Is Polar Conversion the Best Approach for This Double Integral Problem?

[CINA]

Homework Statement

http://img23.imageshack.us/img23/3118/intx.th.jpg

Homework Equations

I'm guessing polar conversion?

http://en.wikipedia.org/wiki/Polar_...rting_between_polar_and_Cartesian_coordinates

The Attempt at a Solution

I'm having trouble tackling this problem, on one hand Cartesian coordinates seem like a hassle, but turning this into a polar problem will give http://img269.imageshack.us/img269/8738/int2o.th.jpg right? This seems like an equally unpleasant integral, what with the cos^3 and all. Am I setting this problem up incorrectly? Can someone tell me the first few steps in doing this problem? I'm fine understanding the problem which the integral applies, just the mechanics on it is getting me.

 

[Hootenanny]

Why are you bothering with polar coordinates? I think that this problem is simpler than you're making out

$$I = \int_{-1}^1dz\int_{-\sqrt{1-z^2}}^{\sqrt{1-z^2}} \left(1-2x^3\right) dx = \int_{-1}^1 dz \left[x-\frac{1}{2}x^4\right]_{-\sqrt{1-z^2}}^\sqrt{1-z^2}$$

$$I = \int_{-1}^1dz\left(2\sqrt{1-z^2} - \frac{1}{2}\left(1-z^2}\right)^2 + \frac{1}{2}\left(1-z^2}\right)^2\right)$$

$$I = \int_{-1}^1dz\left(2\sqrt{1-z^2}\right)$$

 

[CINA]

Why are you bothering with polar coordinates?

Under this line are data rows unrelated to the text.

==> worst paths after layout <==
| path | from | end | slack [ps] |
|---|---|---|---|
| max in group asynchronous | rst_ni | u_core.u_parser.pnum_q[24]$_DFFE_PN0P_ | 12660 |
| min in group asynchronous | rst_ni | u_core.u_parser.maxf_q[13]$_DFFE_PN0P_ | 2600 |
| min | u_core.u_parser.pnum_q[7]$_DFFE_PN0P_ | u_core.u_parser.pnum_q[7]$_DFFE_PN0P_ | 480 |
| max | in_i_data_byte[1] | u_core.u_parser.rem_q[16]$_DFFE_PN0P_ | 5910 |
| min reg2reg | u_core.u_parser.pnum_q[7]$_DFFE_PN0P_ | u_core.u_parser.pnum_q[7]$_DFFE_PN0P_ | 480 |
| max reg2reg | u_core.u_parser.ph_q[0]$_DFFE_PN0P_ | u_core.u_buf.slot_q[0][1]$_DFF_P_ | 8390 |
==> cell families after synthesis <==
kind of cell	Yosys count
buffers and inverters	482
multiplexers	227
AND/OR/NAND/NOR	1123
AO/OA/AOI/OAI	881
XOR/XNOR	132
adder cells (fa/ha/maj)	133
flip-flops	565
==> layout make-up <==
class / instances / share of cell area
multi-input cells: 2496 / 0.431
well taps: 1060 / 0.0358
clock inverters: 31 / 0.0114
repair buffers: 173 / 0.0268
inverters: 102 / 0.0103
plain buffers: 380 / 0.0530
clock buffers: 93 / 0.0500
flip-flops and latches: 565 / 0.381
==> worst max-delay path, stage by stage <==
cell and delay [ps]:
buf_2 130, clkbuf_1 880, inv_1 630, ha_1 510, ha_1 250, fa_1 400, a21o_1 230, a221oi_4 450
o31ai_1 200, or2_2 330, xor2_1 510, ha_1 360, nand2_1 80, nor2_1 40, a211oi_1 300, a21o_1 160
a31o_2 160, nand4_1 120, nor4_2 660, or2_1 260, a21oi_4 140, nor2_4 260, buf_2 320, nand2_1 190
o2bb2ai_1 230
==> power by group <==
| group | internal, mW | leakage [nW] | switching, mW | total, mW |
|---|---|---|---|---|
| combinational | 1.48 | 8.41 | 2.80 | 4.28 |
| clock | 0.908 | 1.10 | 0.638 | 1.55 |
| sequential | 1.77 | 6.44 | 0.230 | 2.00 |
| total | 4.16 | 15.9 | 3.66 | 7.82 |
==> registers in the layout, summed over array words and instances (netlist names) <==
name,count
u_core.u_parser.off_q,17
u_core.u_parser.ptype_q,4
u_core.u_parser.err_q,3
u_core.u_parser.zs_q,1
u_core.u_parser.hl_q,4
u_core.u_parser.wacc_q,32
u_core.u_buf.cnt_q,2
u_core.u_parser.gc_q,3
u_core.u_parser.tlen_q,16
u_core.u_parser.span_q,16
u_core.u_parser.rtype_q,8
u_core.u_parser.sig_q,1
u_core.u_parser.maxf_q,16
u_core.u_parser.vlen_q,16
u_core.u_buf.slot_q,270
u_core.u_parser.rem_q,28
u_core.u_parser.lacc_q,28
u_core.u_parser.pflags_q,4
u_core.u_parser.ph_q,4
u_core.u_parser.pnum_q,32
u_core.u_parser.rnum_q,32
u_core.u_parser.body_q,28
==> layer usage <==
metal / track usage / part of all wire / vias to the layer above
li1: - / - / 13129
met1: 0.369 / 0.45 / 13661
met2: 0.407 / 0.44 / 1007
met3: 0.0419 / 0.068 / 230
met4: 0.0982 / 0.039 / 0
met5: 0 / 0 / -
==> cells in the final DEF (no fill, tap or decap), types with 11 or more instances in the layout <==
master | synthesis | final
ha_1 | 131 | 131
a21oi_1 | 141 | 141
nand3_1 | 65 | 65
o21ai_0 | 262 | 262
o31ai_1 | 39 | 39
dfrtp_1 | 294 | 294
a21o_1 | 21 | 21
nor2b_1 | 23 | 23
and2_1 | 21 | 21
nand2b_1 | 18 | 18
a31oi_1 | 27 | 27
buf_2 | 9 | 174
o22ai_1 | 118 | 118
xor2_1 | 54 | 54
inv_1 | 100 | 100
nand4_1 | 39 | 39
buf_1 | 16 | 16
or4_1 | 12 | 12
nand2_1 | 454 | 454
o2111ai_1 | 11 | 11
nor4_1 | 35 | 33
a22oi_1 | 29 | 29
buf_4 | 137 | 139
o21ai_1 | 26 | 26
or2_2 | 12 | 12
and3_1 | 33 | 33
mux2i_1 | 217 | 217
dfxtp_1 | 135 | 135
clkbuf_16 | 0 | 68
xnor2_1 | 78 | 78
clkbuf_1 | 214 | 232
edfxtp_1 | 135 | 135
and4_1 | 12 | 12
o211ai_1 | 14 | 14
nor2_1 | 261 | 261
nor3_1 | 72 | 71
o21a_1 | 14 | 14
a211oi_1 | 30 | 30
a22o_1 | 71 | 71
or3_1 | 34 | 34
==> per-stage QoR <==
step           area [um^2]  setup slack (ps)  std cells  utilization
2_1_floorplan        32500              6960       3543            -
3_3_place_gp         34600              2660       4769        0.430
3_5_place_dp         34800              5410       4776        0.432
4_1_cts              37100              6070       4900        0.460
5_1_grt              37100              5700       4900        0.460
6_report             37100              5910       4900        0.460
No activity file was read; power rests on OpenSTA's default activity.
--- src/hw/rtl/i2cm_pkg.sv ---
// i2cm_pkg: shared types and constants for the i2c master byte controller
// no dependencies; imported by the interfaces and every rtl module
`timescale 1ns / 1ps
`default_nettype none

package i2cm_pkg;

   // bus commands carried in func
   localparam logic [2:0] CMD_NONE  = 3'd0;
   localparam logic [2:0] CMD_START = 3'd1;
   localparam logic [2:0] CMD_STOP  = 3'd2;
   localparam logic [2:0] CMD_WRITE = 3'd3;
   localparam logic [2:0] CMD_READ  = 3'd4;

   // completion status codes
   localparam logic [1:0] STS_OK        = 2'd0;
   localparam logic [1:0] STS_NO_ACK    = 2'd1;
   localparam logic [1:0] STS_BUS_BUSY  = 2'd2;
   localparam logic [1:0] STS_START_ERR = 2'd3;

   // phase timer reset value
   localparam logic [15:0] PHASE_RESET = 16'd5;

   // one input word: a bus tick with optional command
   typedef struct packed {
      logic [2:0] func;
      logic [7:0] tx_byte;
      logic       send_ack;
      logic       sda_in;
   } req_data_type;

   // one result word
   typedef struct packed {
      logic       scl_level;
      logic       sda_level;
      logic       busy_res;
      logic       done_res;
      logic [1:0] status;
      logic [7:0] rx_byte;
      logic       cmd_rejected;
   } rsp_data_type;

endpackage

`default_nettype wire

--- src/hw/rtl/i2cm_if.sv ---
// i2cm_if: valid/ready channel interfaces for request and response words
// depends on i2cm_pkg
`timescale 1ns / 1ps
`default_nettype none

interface i2cm_req_if
   import i2cm_pkg::*;
   ();
   logic       valid;
   logic       ready;
   logic [2:0] func;
   logic [7:0] tx_byte;
   logic       send_ack;
   logic       sda_in;

   modport source (output valid, output func, output tx_byte, output send_ack,
                   output sda_in, input ready);
   modport sink   (input valid, input func, input tx_byte, input send_ack,
                   input sda_in, output ready);
endinterface

interface i2cm_rsp_if
   import i2cm_pkg::*;
   ();
   logic       valid;
   logic       ready;
   logic       scl_level;
   logic       sda_level;
   logic       busy_res;
   logic       done_res;
   logic [1:0] status;
   logic [7:0] rx_byte;
   logic       cmd_rejected;

   modport source (output valid, output scl_level, output sda_level, output busy_res,
                   output done_res, output status, output rx_byte,
                   output cmd_rejected, input ready);
   modport sink   (input valid, input scl_level, input sda_level, input busy_res,
                   input done_res, input status, input rx_byte,
                   input cmd_rejected, output ready);
endinterface

`default_nettype wire

--- src/hw/rtl/i2c_master_byte_controller.sv ---
// i2c_master_byte_controller: an accepted request word goes into the input register, then
// through the sequencer logic into the output register, which holds its response word.
// One word per cycle unless rsp_ch stalls; the sequencer state updates once per word.
// Synchronous active-high reset: bus lines released high, sequencer idle, status ok,
// phase_ticks back to 5, both pipeline registers empty.
`timescale 1ns / 1ps
`default_nettype none

module i2c_master_byte_controller
   import i2cm_pkg::*;
(
   input  wire logic        clock,
   input  wire logic        reset,
   i2cm_req_if.sink         req_ch,
   i2cm_rsp_if.source       rsp_ch,
   input  wire logic        csr_we,
   input  wire logic [15:0] csr_wdata
);

   logic          in_vld_ff,  in_vld_in;
   req_data_type  in_data_ff;
   logic          out_vld_ff, out_vld_in;
   rsp_data_type  out_data_ff;
   logic [15:0]   phase_ff;
   logic          advance;
   logic          req_fire;
   logic          tick_fire;
   req_data_type  req_word;
   rsp_data_type  core_result;

   // pipeline flow control
   assign advance      = !out_vld_ff || rsp_ch.ready;
   assign req_ch.ready = !in_vld_ff || advance;
   assign req_fire     = req_ch.valid && req_ch.ready;
   assign tick_fire    = in_vld_ff && advance;
   assign in_vld_in    = req_fire || (in_vld_ff && !advance);
   assign out_vld_in   = advance ? in_vld_ff : out_vld_ff;

   assign req_word.func     = req_ch.func;
   assign req_word.tx_byte  = req_ch.tx_byte;
   assign req_word.send_ack = req_ch.send_ack;
   assign req_word.sda_in   = req_ch.sda_in;

   // phase register
   always_ff @(posedge clock) begin
      if (reset) begin
         phase_ff <= PHASE_RESET;
      end else if (csr_we) begin
         phase_ff <= csr_wdata;
      end
   end

   // input register
   always_ff @(posedge clock) begin
      if (reset) begin
         in_vld_ff <= 1'b0;
      end else begin
         in_vld_ff <= in_vld_in;
      end
   end

   always_ff @(posedge clock) begin
      if (req_fire) begin
         in_data_ff <= req_word;
      end
   end

   // sequencer
   i2cm_core u_core (
      .clock       (clock),
      .reset       (reset),
      .tick_fire   (tick_fire),
      .tick_data   (in_data_ff),
      .phase_ticks (phase_ff),
      .result      (core_result)
   );

   // output register
   always_ff @(posedge clock) begin
      if (reset) begin
         out_vld_ff <= 1'b0;
      end else begin
         out_vld_ff <= out_vld_in;
      end
   end

   always_ff @(posedge clock) begin
      if (tick_fire) begin
         out_data_ff <= core_result;
      end
   end

   assign rsp_ch.valid        = out_vld_ff;
   assign rsp_ch.scl_level    = out_data_ff.scl_level;
   assign rsp_ch.sda_level    = out_data_ff.sda_level;
   assign rsp_ch.busy_res     = out_data_ff.busy_res;
   assign rsp_ch.done_res     = out_data_ff.done_res;
   assign rsp_ch.status       = out_data_ff.status;
   assign rsp_ch.rx_byte      = out_data_ff.rx_byte;
   assign rsp_ch.cmd_rejected = out_data_ff.cmd_rejected;

endmodule

`default_nettype wire

--- src/hw/rtl/i2cm_core.sv ---
// i2cm_core: command sequencer state and per-tick next-state / result logic
// depends on i2cm_pkg
`timescale 1ns / 1ps
`default_nettype none

module i2cm_core
   import i2cm_pkg::*;
(
   input  wire logic          clock,
   input  wire logic          reset,
   input  wire logic          tick_fire,
   input  wire req_data_type  tick_data,
   input  wire logic [15:0]   phase_ticks,
   output      rsp_data_type  result
);

   logic [2:0]  cmd_ff,    cmd_in;
   logic [2:0]  step_ff,   step_in;
   logic [15:0] tick_ff,   tick_in;
   logic [3:0]  bitc_ff,   bitc_in;
   logic [7:0]  shift_ff,  shift_in;
   logic        ack_ff,    ack_in;
   logic [1:0]  status_ff, status_in;
   logic        scl_ff,    scl_in;
   logic        sda_ff,    sda_in;
   logic [7:0]  rx_ff,     rx_in;
   logic        rejected;
   logic        done;
   logic [15:0] period_m1;
   logic        last_tick;

   // zero phase behaves as one tick
   assign period_m1 = (phase_ticks == 16'd0) ? 16'd0 : phase_ticks - 16'd1;

   // next state for one tick
   always_comb begin
      cmd_in    = cmd_ff;
      step_in   = step_ff;
      tick_in   = tick_ff;
      bitc_in   = bitc_ff;
      shift_in  = shift_ff;
      ack_in    = ack_ff;
      status_in = status_ff;
      scl_in    = scl_ff;
      sda_in    = sda_ff;
      rx_in     = rx_ff;
      rejected  = 1'b0;
      done      = 1'b0;
      last_tick = 1'b0;

      // command launch or rejection
      if (cmd_ff == CMD_NONE) begin
         if (tick_data.func >= CMD_START && tick_data.func <= CMD_READ) begin
            cmd_in   = tick_data.func;
            step_in  = 3'd0;
            tick_in  = 16'd0;
            bitc_in  = 4'd0;
            shift_in = (tick_data.func == CMD_WRITE) ? tick_data.tx_byte : 8'd0;
            if (tick_data.func == CMD_READ) begin
               ack_in = tick_data.send_ack;
            end
         end
      end else if (tick_data.func != CMD_NONE) begin
         rejected = 1'b1;
      end

      if (cmd_in != CMD_NONE) begin
         // line changes on the first tick of a step
         if (tick_in == 16'd0) begin
            case (cmd_in)
               CMD_START: begin
                  if (step_in == 3'd0) begin
                     scl_in = 1'b1;
                     sda_in = 1'b1;
                  end else begin
                     sda_in = 1'b0;
                  end
               end
               CMD_STOP: begin
                  if (step_in == 3'd0)      scl_in = 1'b0;
                  else if (step_in == 3'd1) sda_in = 1'b0;
                  else if (step_in == 3'd2) scl_in = 1'b1;
                  else                      sda_in = 1'b1;
               end
               CMD_WRITE: begin
                  if (step_in == 3'd0 || step_in == 3'd3 || step_in == 3'd6) scl_in = 1'b0;
                  else if (step_in == 3'd1) sda_in = shift_in[7];
                  else if (step_in == 3'd4) sda_in = 1'b1;
                  else                      scl_in = 1'b1;
               end
               CMD_READ: begin
                  if (step_in == 3'd0) begin
                     scl_in = 1'b0;
                     sda_in = 1'b1;
                  end else if (step_in == 3'd1 || step_in == 3'd4) begin
                     scl_in = 1'b1;
                  end else if (step_in == 3'd2 || step_in == 3'd5) begin
                     scl_in = 1'b0;
                  end else begin
                     sda_in = ~ack_in;
                  end
               end
               default: begin
               end
            endcase
         end

         // end of step: sample and advance
         last_tick = (tick_in >= period_m1);
         if (last_tick) begin
            tick_in = 16'd0;
            case (cmd_in)
               CMD_START: begin
                  if (step_in == 3'd0 && !tick_data.sda_in) begin
                     status_in = STS_BUS_BUSY;
                     done      = 1'b1;
                  end else if (step_in == 3'd1 && tick_data.sda_in) begin
                     status_in = STS_START_ERR;
                     done      = 1'b1;
                  end else if (step_in >= 3'd2) begin
                     status_in = STS_OK;
                     done      = 1'b1;
                  end else begin
                     step_in = step_in + 3'd1;
                  end
               end
               CMD_STOP: begin
                  if (step_in >= 3'd3) begin
                     status_in = STS_OK;
                     done      = 1'b1;
                  end else begin
                     step_in = step_in + 3'd1;
                  end
               end
               CMD_WRITE: begin
                  if (step_in == 3'd2) begin
                     shift_in = {shift_in[6:0], 1'b0};
                     bitc_in  = bitc_in + 4'd1;
                     step_in  = (bitc_in >= 4'd8) ? 3'd3 : 3'd0;
                  end else if (step_in == 3'd5) begin
                     status_in = tick_data.sda_in ? STS_NO_ACK : STS_OK;
                     step_in   = 3'd6;
                  end else if (step_in >= 3'd6) begin
                     done = 1'b1;
                  end else begin
                     step_in = step_in + 3'd1;
                  end
               end
               CMD_READ: begin
                  if (step_in == 3'd1) begin
                     shift_in = {shift_in[6:0], tick_data.sda_in};
                     bitc_in  = bitc_in + 4'd1;
                     step_in  = (bitc_in >= 4'd8) ? 3'd2 : 3'd0;
                  end else if (step_in >= 3'd5) begin
                     rx_in     = shift_in;
                     status_in = STS_OK;
                     done      = 1'b1;
                  end else begin
                     step_in = step_in + 3'd1;
                  end
               end
               default: begin
                  status_in = STS_OK;
                  done      = 1'b1;
               end
            endcase
            // finished command returns to idle
            if (done) begin
               cmd_in  = CMD_NONE;
               step_in = 3'd0;
            end
         end else begin
            tick_in = tick_in + 16'd1;
         end
      end
   end

   // result word for this tick
   always_comb begin
      result.scl_level    = scl_in;
      result.sda_level    = sda_in;
      result.busy_res     = (cmd_in != CMD_NONE);
      result.done_res     = done;
      result.status       = status_in;
      result.rx_byte      = rx_in;
      result.cmd_rejected = rejected;
   end

   // sequencer state registers
   always_ff @(posedge clock) begin
      if (reset) begin
         cmd_ff    <= CMD_NONE;
         step_ff   <= 3'd0;
         tick_ff   <= 16'd0;
         bitc_ff   <= 4'd0;
         shift_ff  <= 8'd0;
         ack_ff    <= 1'b0;
         status_ff <= STS_OK;
         scl_ff    <= 1'b1;
         sda_ff    <= 1'b1;
         rx_ff     <= 8'd0;
      end else if (tick_fire) begin
         cmd_ff    <= cmd_in;
         step_ff   <= step_in;
         tick_ff   <= tick_in;
         bitc_ff   <= bitc_in;
         shift_ff  <= shift_in;
         ack_ff    <= ack_in;
         status_ff <= status_in;
         scl_ff    <= scl_in;
         sda_ff    <= sda_in;
         rx_ff     <= rx_in;
      end
   end

endmodule

`default_nettype wire
--- src/flat_wrapper.sv ---
// flat-port wrapper written by rule: the top's interface ports become plain ports
module i2c_master_byte_controller_flat import i2cm_pkg::*;
  (clock, reset, csr_we, csr_wdata, req_ch_valid, req_ch_func, req_ch_tx_byte, req_ch_send_ack, req_ch_sda_in, req_ch_ready, rsp_ch_valid, rsp_ch_scl_level, rsp_ch_sda_level, rsp_ch_busy_res, rsp_ch_done_res, rsp_ch_status, rsp_ch_rx_byte, rsp_ch_cmd_rejected, rsp_ch_ready);
  i2cm_req_if req_ch_i ();
  i2cm_rsp_if rsp_ch_i ();
  input  wire logic clock;
  input  wire logic reset;
  input  wire logic csr_we;
  input  wire logic [15:0] csr_wdata;
  input wire logic [$bits(req_ch_i.valid)-1:0] req_ch_valid;
  input wire logic [$bits(req_ch_i.func)-1:0] req_ch_func;
  input wire logic [$bits(req_ch_i.tx_byte)-1:0] req_ch_tx_byte;
  input wire logic [$bits(req_ch_i.send_ack)-1:0] req_ch_send_ack;
  input wire logic [$bits(req_ch_i.sda_in)-1:0] req_ch_sda_in;
  output wire logic [$bits(req_ch_i.ready)-1:0] req_ch_ready;
  output wire logic [$bits(rsp_ch_i.valid)-1:0] rsp_ch_valid;
  output wire logic [$bits(rsp_ch_i.scl_level)-1:0] rsp_ch_scl_level;
  output wire logic [$bits(rsp_ch_i.sda_level)-1:0] rsp_ch_sda_level;
  output wire logic [$bits(rsp_ch_i.busy_res)-1:0] rsp_ch_busy_res;
  output wire logic [$bits(rsp_ch_i.done_res)-1:0] rsp_ch_done_res;
  output wire logic [$bits(rsp_ch_i.status)-1:0] rsp_ch_status;
  output wire logic [$bits(rsp_ch_i.rx_byte)-1:0] rsp_ch_rx_byte;
  output wire logic [$bits(rsp_ch_i.cmd_rejected)-1:0] rsp_ch_cmd_rejected;
  input wire logic [$bits(rsp_ch_i.ready)-1:0] rsp_ch_ready;
  assign req_ch_i.valid = req_ch_valid;
  assign req_ch_i.func = req_ch_func;
  assign req_ch_i.tx_byte = req_ch_tx_byte;
  assign req_ch_i.send_ack = req_ch_send_ack;
  assign req_ch_i.sda_in = req_ch_sda_in;
  assign req_ch_ready = req_ch_i.ready;
  assign rsp_ch_valid = rsp_ch_i.valid;
  assign rsp_ch_scl_level = rsp_ch_i.scl_level;
  assign rsp_ch_sda_level = rsp_ch_i.sda_level;
  assign rsp_ch_busy_res = rsp_ch_i.busy_res;
  assign rsp_ch_done_res = rsp_ch_i.done_res;
  assign rsp_ch_status = rsp_ch_i.status;
  assign rsp_ch_rx_byte = rsp_ch_i.rx_byte;
  assign rsp_ch_cmd_rejected = rsp_ch_i.cmd_rejected;
  assign rsp_ch_i.ready = rsp_ch_ready;
  i2c_master_byte_controller u_core (.clock(clock), .reset(reset), .req_ch(req_ch_i), .rsp_ch(rsp_ch_i), .csr_we(csr_we), .csr_wdata(csr_wdata));
endmodule
--- config.mk ---
export PLATFORM = sky130hd
export DESIGN_NAME = i2c_master_byte_controller_flat
export DESIGN_NICKNAME = d
export VERILOG_FILES = /design/src/hw/rtl/i2cm_pkg.sv /design/src/hw/rtl/i2cm_if.sv /design/src/hw/rtl/i2c_master_byte_controller.sv /design/src/hw/rtl/i2cm_core.sv /design/src/flat_wrapper.sv
export SDC_FILE = /design/constraint.sdc
export NUM_CORES = 1
export LEC_CHECK = 0
export BUFFER_PORTS_ARGS = -buffer_cell sky130_fd_sc_hd__buf_2
export CAP_MARGIN = 20
export CORE_ASPECT_RATIO = 0.75
export CORE_MARGIN = 5
export CORE_UTILIZATION = 30
export CTS_BUF_LIST = sky130_fd_sc_hd__clkbuf_16
export DETAILED_ROUTE_END_ITERATION = 8
export GPL_TIMING_DRIVEN = 0
export HOLD_SLACK_MARGIN = 0.12
export PLACE_DENSITY_LB_ADDON = 0.15
export SYNTH_ARGS = -nofsm -noshare
export SYNTH_HDL_FRONTEND = slang
export SYNTH_SLANG_ARGS = --single-unit
--- constraint.sdc ---
create_clock -name clock -period 3.7 [get_ports clock]
set_input_delay 0.185 -clock clock [delete_from_list [all_inputs] [get_ports clock]]
set_output_delay 0.185 -clock clock [all_outputs]
set_load 0.02 [all_outputs]
==> impl_metrics.tcl <==
set metrics [dict create \
    violations "negative setup slack" \
    synth-compound-area-share 0.2049 \
    synth_top_family_by_area "simple AND/OR/NAND/NOR gates" \
    grt_max_degree 25 \
    finalSetupViolCount 17 \
    numPortBuffers 48 \
    synth_edf_count 28 \
    vias 5574 \
    fin_ws_ns -0.03332 \
    fp.dieArea_mm2 0.02186 \
    hold_class "in2reg" \
    worst_clock_skew_ns 0.008821 \
    vias_per_cell 5.406 \
    muxShareOfSynthArea 0.06023 \
    clk_latency_ns 0.36 \
    path_clk_slew_ns 0.07 \
    track_usage 0.1711 \
    dp_cells 956 \
    fp-row-count 43 \
    whs_ns 0.1400 \
    hold_viol 0 \
    status "complete, but fails checks" \
    drt_iter0_drc 537 \
    root_buffer "clkbuf_16" \
    worstSetupStartpointType "flop" \
    fin_crit_ns 3.733 \
    synth-xor-area-share 0.02308 \
    start_util 0.3066 \
    gp_congestion 0.9169 \
    synth.avg_cell_area_um2 8.624 \
    async_flop_share 0 \
    wl_per_cell_um 19.00 \
    ys_seq_area_frac 0.3763 \
    synth_flop_cell "dfxtp_1" \
    worstMarginPinSlew_ns 0.8498 \
    final.period_utilization 1.009 \
    drtPass1Iterations 6 \
    yosys_warnings 0 \
    fmax_ghz 0.2679 \
    p_leak_uw 0.003006 \
    peakVddDrop_mv 0.1904 \
    yosys.area_share.simple 0.2280 \
    arrival_ns 3.98 \
    stdcell_count 1031 \
    cts_tree "yes" \
    power_uw 2487 \
    htree_levels 3 \
    antenna_found_initial 0 \
    grt_pass1_wl_um 29330 \
    antenna_left 0 \
    coreArea_mm2 0.01856 \
    die_x_um 169.1 \
    cp_max_fo 8 \
    synthAdderAreaFrac 0.05935 \
    drc_errors 0 \
    die_y_um 129.3 \
    maxSlewHeadroom 0.4297 \
    cts_buffer_depth 2 \
    ys_ff_latch 93 \
    dp_slack_ns -1.066 \
    synth_area_mm2 0.005692 \
    crit_path_end_kind "flop" \
    hpwl_um 13460 \
    p_per_area_mw_per_mm2 332.2 \
    nets 839 \
    clock-sinks 93 \
    numCtsBuffers 9 \
    criticalPathCategory "reg2reg" \
    drive_gt1_frac 0.2171 \
    critical_path_required_ns 3.95 \
    maxCapViolations 0 \
    rsz0062_at_grt "yes" \
    netlist_instances 660 \
    ioPinCount 51 \
    slew_violations 0 \
    synth_nets 721 \
    grt_pass1_vias 5298 \
    area_growth_syn_to_layout_pct 31.55 \
    routed_wl_um 19590 \
    ys_types 72 \
    grt.overflow.total 0 \
]
[cells in the final DEF (no fill, tap or decap), types with 4 or more instances in the layout]
master,Yosys,routed
clkbuf_1,24,16
nand2b_1,5,5
nor2_1,60,60
a21oi_1,39,35
xor2_1,10,10
buf_2,9,52
o21ai_1,7,18
dlygate4sd3_1,0,30
xnor2_1,5,5
o211ai_1,8,8
inv_1,24,25
a22o_1,9,9
ha_1,27,25
o21a_1,8,8
a22oi_1,7,7
nor4_1,9,5
and3_1,13,13
dfxtp_1,65,63
nor3b_1,5,5
buf_4,0,28
a31oi_1,8,8
clkbuf_16,0,12
o21ai_0,35,22
mux2_4,0,7
nor2b_1,5,4
nand3_1,32,29
nor3_1,14,11
nand4_1,14,14
and2_1,18,15
buf_6,3,11
a32o_1,4,4
edfxtp_1,28,28
mux2i_1,23,21
nand2_1,58,56
a21o_1,12,12
[layout make-up]
| type | instances | area [µm²] |
|---|---|---|
| multi-input cells | 503 | 3581 |
| diodes | 1 | 2.502 |
| well taps | 247 | 309.0 |
| clock inverters | 6 | 45.04 |
| fillers | 1844 | 11070 |
| clock buffers | 10 | 250.2 |
| plain buffers | 36 | 262.8 |
| repair buffers | 109 | 789.5 |
| inverters | 26 | 97.59 |
| flip-flops and latches | 93 | 2150 |
[critical path, cell delays in order (launching register included)]
cell	delay, ns
dfxtp_4	0.35
or4_4	0.55
nand4b_1	0.32
buf_6	0.22
buf_4	0.15
nand2_2	0.08
ha_4	0.20
o21ai_1	0.09
o21ai_1	0.09
a221o_1	0.38
a311o_2	0.45
nand2b_1	0.12
buf_6	0.16
mux2_4	0.32
a21o_1	0.15
[registers in the layout, indices dropped and copies added, names as in the netlist, 2 cells and up]
signal and cells:
u_core.u_core.cmd_ff 3, u_core.rsp_ch.status 2, u_core.phase_ff 16, u_core.u_core.bitc_ff 4, u_core.u_core.rx_ff 8, u_core.rsp_ch.rx_byte 8, u_core.u_core.status_ff 2, u_core.in_data_ff 13
u_core.u_core.shift_ff 8, u_core.u_core.step_ff 3, u_core.u_core.tick_ff 16
[through the flow]
stage / TNS, ns / utilization / area, µm²
3_5_place_dp: -46.42 / 0.3370 / 6255
6_report: -0.4043 / 0.4034 / 7487
2_1_floorplan: 0 / - / 5699
5_1_grt: -3.705 / 0.4032 / 7485
4_1_cts: 0 / 0.3846 / 7138
3_3_place_gp: -54.91 / 0.3366 / 6248
[metal layers]
| layer | wire length (µm) | part of all wire | track usage | vias to the layer above |
|---|---|---|---|---|
| li1 | - | - | - | 2672 |
| met2 | 8478 | 0.43 | 0.2516 | 179 |
| met1 | 9555 | 0.49 | 0.2590 | 2699 |
| met4 | 231 | 0.012 | 0.03455 | 0 |
| met3 | 1323 | 0.068 | 0.03599 | 24 |
| met5 | 0 | 0 | 0 | - |
[cell families (layout without fill, tap and decap cells)]
logic type,count (synthesis),in the layout
AO/OA/AOI/OAI,174,174
XOR/XNOR,15,15
buffers and inverters,64,187
flip-flops,93,93
adder cells (fa/ha/maj),27,27
AND/OR/NAND/NOR,254,254
other,0,1
multiplexers,33,33
[power breakdown]
group / internal (µW) / switching, µW / total (µW)
Clock: 502 / 436 / 938
Sequential: 1080 / 28.9 / 1110
Combinational: 179 / 257 / 436
Total: 1770 / 721 / 2490
[repair_timing]
action,CTS,global route
pin swaps,7,20
hold endpoints to repair,30,0
hold buffers,30,0
buffers inserted,15,13
resized for setup,42,71
endpoints found under the setup margin,60,57
gates cloned,0,2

I think that this problem is simpler than you're making out

$$I = \int_{-1}^1dz\int_{-\sqrt{1-z^2}}^{\sqrt{1-z^2}} \left(1-2x^3\right) dx = \int_{-1}^1 dz \left[x-\frac{1}{2}x^4\right]_{-\sqrt{1-z^2}}^\sqrt{1-z^2}$$

$$I = \int_{-1}^1dz\left(2\sqrt{1-z^2} - \frac{1}{2}\left(1-z^2}\right)^2 + \frac{1}{2}\left(1-z^2}\right)^2\right)$$

$$I = \int_{-1}^1dz\left(2\sqrt{1-z^2}\right)$$

Doh! That was a lot easier than I thought it was(!), that's the perils of late-night mathematics I suppose. Thanks a lot! You've saved me many needlessly lost hairs.

 

[Hootenanny]

Doh! That was a lot easier than I thought it was(!), that's the perils of late-night mathematics I suppose. Thanks a lot! You've saved me many needlessly lost hairs.

Not a problem.

A handy rule to remember is that if you integrate an odd function (such as x³) over a symmetric interval about the origin (as we have here), the result is always zero.